Equal amounts of total protein of Ishikawa cells were size fractionated under nonreducing conditions in linear 10 to 20% gradient sodium dodecyl sulfate-polyacrylamide gel electrophoresis gels and transferred onto polyvinylidene difluoride membranes. The cell lysate of CHO cells transfected with the human DAF gene served as a positive control. The membranes were blocked in PBS with 5% dry milk- 0.05% Tween 20 for 1 h. Incubation with primary monoclonal antibody (clone IH4) to human DAF (courtesy of D. M. Lublin, Washington University School of Medicine, Seattle, Wash.) was carried out overnight at 4°C. The membranes were then washed three times for 30 min each time with PBS-Tween 20 wash buffer and incubated with horseradish peroxidase-conjugated goat-anti-mouse antibody. The immunoconjugates were visualized with an enhanced chemiluminescence kit (Amersham Life Sciences, Piscataway, N.J.) as described previously. The intensities of specific immunoreactive bands were quantified using densitometric scanning. Densitometric units of specific protein bands are expressed relative to the values from background units.
RT-PCR analysis of DAF mRNA expression by Ishikawa cells.
For reverse transcription (RT)-PCR analysis, total RNA from 5 × 106 Ishikawa cells was extracted with Trizol (Life Technologies) RNA isolation reagent. The RT-PCRs were conducted using 1.0 μg of the purified RNA per RT-PCR bead (Amersham-Pharmacia) in a 25-μl volume. The primers for human DAF were CTG CGA GGT GCC AAC AAG and AGT AAT ACG ACT CAC TAT AGG GCA TTC AGG TGG TG (product size, 580 bp). The RT reaction was 30 min at 42°C, followed by a 5-min denaturation of the reverse transcriptase and 33 cycles of the following: 95°C for 1 min, 64°C for 1 min, 72°C for 50 s, and finally 72°C for 7 min. We used the human β-actin primers GTG GGG CGC CCC AGG CAC CA and CTC CTT AAT GTC ACG CAC GAT TTC (product size, 548 bp) as a positive control (23). The RT-PCRs were analyzed by running 10 μl of the RT-PCR mixtures in 1.5% agarose- 1× TAE gels.
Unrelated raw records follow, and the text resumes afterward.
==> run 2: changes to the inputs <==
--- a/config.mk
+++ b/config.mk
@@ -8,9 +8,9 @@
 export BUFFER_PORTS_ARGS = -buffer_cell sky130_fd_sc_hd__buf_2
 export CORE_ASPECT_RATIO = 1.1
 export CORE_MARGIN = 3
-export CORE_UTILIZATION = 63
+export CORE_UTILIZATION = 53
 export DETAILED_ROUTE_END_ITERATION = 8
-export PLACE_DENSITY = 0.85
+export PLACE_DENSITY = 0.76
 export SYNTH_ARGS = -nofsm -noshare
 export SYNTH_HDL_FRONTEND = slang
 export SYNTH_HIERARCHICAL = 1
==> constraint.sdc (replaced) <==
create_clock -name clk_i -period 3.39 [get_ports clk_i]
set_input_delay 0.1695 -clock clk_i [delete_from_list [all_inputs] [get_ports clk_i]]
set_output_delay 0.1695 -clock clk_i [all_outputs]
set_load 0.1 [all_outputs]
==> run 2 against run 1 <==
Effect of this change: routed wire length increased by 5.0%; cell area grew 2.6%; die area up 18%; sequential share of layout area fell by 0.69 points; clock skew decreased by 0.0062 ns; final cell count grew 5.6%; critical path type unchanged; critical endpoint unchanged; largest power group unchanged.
$ cat src/flat_wrapper.sv
// flat-port wrapper written by rule: the top's interface ports become plain ports
module mips_mc_controller_flat 
#(
    parameter int INSTR_WITDTH     = 32,
    parameter int ALU_CTRL_WIDTH   = 4,
    parameter int REG_WR_SRC_WIDTH = 2,
    parameter int HI_LO_SEL_WIDTH  = 2,
    parameter int MD_LATENCY       = 32
)
  (clk, rst_n, bus_instr, bus_zero, bus_pcen, bus_iord, bus_irwrite, bus_memwrite, bus_regdst, bus_regwrite, bus_alusrca, bus_alusrcb, bus_pcsrc, bus_alucontrl, bus_select_regwrite, bus_hi_write, bus_lo_write, bus_hi_select, bus_lo_select, bus_md_busy, bus_illegal);
  mips_mc_controller_if #(.INSTR_WITDTH(INSTR_WITDTH), .ALU_CTRL_WIDTH(ALU_CTRL_WIDTH), .REG_WR_SRC_WIDTH(REG_WR_SRC_WIDTH), .HI_LO_SEL_WIDTH(HI_LO_SEL_WIDTH)) bus_i ();
  input  logic clk;
  input  logic rst_n;
  input wire logic [$bits(bus_i.instr)-1:0] bus_instr;
  input wire logic [$bits(bus_i.zero)-1:0] bus_zero;
  output wire logic [$bits(bus_i.pcen)-1:0] bus_pcen;
  output wire logic [$bits(bus_i.iord)-1:0] bus_iord;
  output wire logic [$bits(bus_i.irwrite)-1:0] bus_irwrite;
  output wire logic [$bits(bus_i.memwrite)-1:0] bus_memwrite;
  output wire logic [$bits(bus_i.regdst)-1:0] bus_regdst;
  output wire logic [$bits(bus_i.regwrite)-1:0] bus_regwrite;
  output wire logic [$bits(bus_i.alusrca)-1:0] bus_alusrca;
  output wire logic [$bits(bus_i.alusrcb)-1:0] bus_alusrcb;
  output wire logic [$bits(bus_i.pcsrc)-1:0] bus_pcsrc;
  output wire logic [$bits(bus_i.alucontrl)-1:0] bus_alucontrl;
  output wire logic [$bits(bus_i.select_regwrite)-1:0] bus_select_regwrite;
  output wire logic [$bits(bus_i.hi_write)-1:0] bus_hi_write;
  output wire logic [$bits(bus_i.lo_write)-1:0] bus_lo_write;
  output wire logic [$bits(bus_i.hi_select)-1:0] bus_hi_select;
  output wire logic [$bits(bus_i.lo_select)-1:0] bus_lo_select;
  output wire logic [$bits(bus_i.md_busy)-1:0] bus_md_busy;
  output wire logic [$bits(bus_i.illegal)-1:0] bus_illegal;
  assign bus_i.instr = bus_instr;
  assign bus_i.zero = bus_zero;
  assign bus_pcen = bus_i.pcen;
  assign bus_iord = bus_i.iord;
  assign bus_irwrite = bus_i.irwrite;
  assign bus_memwrite = bus_i.memwrite;
  assign bus_regdst = bus_i.regdst;
  assign bus_regwrite = bus_i.regwrite;
  assign bus_alusrca = bus_i.alusrca;
  assign bus_alusrcb = bus_i.alusrcb;
  assign bus_pcsrc = bus_i.pcsrc;
  assign bus_alucontrl = bus_i.alucontrl;
  assign bus_select_regwrite = bus_i.select_regwrite;
  assign bus_hi_write = bus_i.hi_write;
  assign bus_lo_write = bus_i.lo_write;
  assign bus_hi_select = bus_i.hi_select;
  assign bus_lo_select = bus_i.lo_select;
  assign bus_md_busy = bus_i.md_busy;
  assign bus_illegal = bus_i.illegal;
  mips_mc_controller #(.INSTR_WITDTH(INSTR_WITDTH), .ALU_CTRL_WIDTH(ALU_CTRL_WIDTH), .REG_WR_SRC_WIDTH(REG_WR_SRC_WIDTH), .HI_LO_SEL_WIDTH(HI_LO_SEL_WIDTH), .MD_LATENCY(MD_LATENCY)) u_core (.clk(clk), .rst_n(rst_n), .bus(bus_i));
endmodule
$ cat config.mk
export PLATFORM = sky130hd
export DESIGN_NAME = demux_1_3_stream
export DESIGN_NICKNAME = d
export VERILOG_FILES = /design/src/rtl/demux_1_3_stream.sv
export SDC_FILE = /design/constraint.sdc
export NUM_CORES = 1
export LEC_CHECK = 0
export CAP_MARGIN = 40
export CORE_MARGIN = 2
export CORE_UTILIZATION = 36
export DETAILED_ROUTE_END_ITERATION = 10
export HOLD_SLACK_MARGIN = 0.12
export PLACE_DENSITY = 0.66
export SKIP_LAST_GASP = 1
export SYNTH_ARGS = -nofsm -noshare
export SYNTH_HDL_FRONTEND = slang
export SYNTH_SLANG_ARGS = --single-unit
$ cat constraint.sdc
create_clock -name clk -period 1.66 [get_ports clk]
set_input_delay 0.166 -clock clk [delete_from_list [all_inputs] [get_ports clk]]
set_output_delay 0.166 -clock clk [all_outputs]
set_load 0.02 [all_outputs]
The results are expressed as the ratio of the densitometric readings for DAF mRNA to those for β-actin mRNA. Therefore, the results indicate relative changes in DAF mRNA levels. Finally, the RT-PCR products, obtained with the DAF primers, were identical to the published sequence of human DAF (24, 26), as confirmed by direct double-strand sequencing analysis (data not shown). We assessed the effects of various doses of NO on DAF mRNA expression in Ishikawa cells by incubating the cells in the presence of different doses (10−5, 10−4, and 10−3 M) of l-arginine, d-arginine, and DETA-NO for 24 h.
Statistical analysis.
The data on bacterial internalization in Ishikawa cells were analyzed using analysis of variance followed by the Bonferroni test. The Mann-Whitney U test was used when the data were nonparametrically distributed (9, 33). One-way analysis of variance or Student's t test was used to evaluate differences in the intensities of bands from various treatments. For all statistical tests, a P value of <0.05 was considered to represent a significant difference between the compared values.
RESULTS
Characterization of NO system in Ishikawa cells. (i) Production of NO in Ishikawa cells.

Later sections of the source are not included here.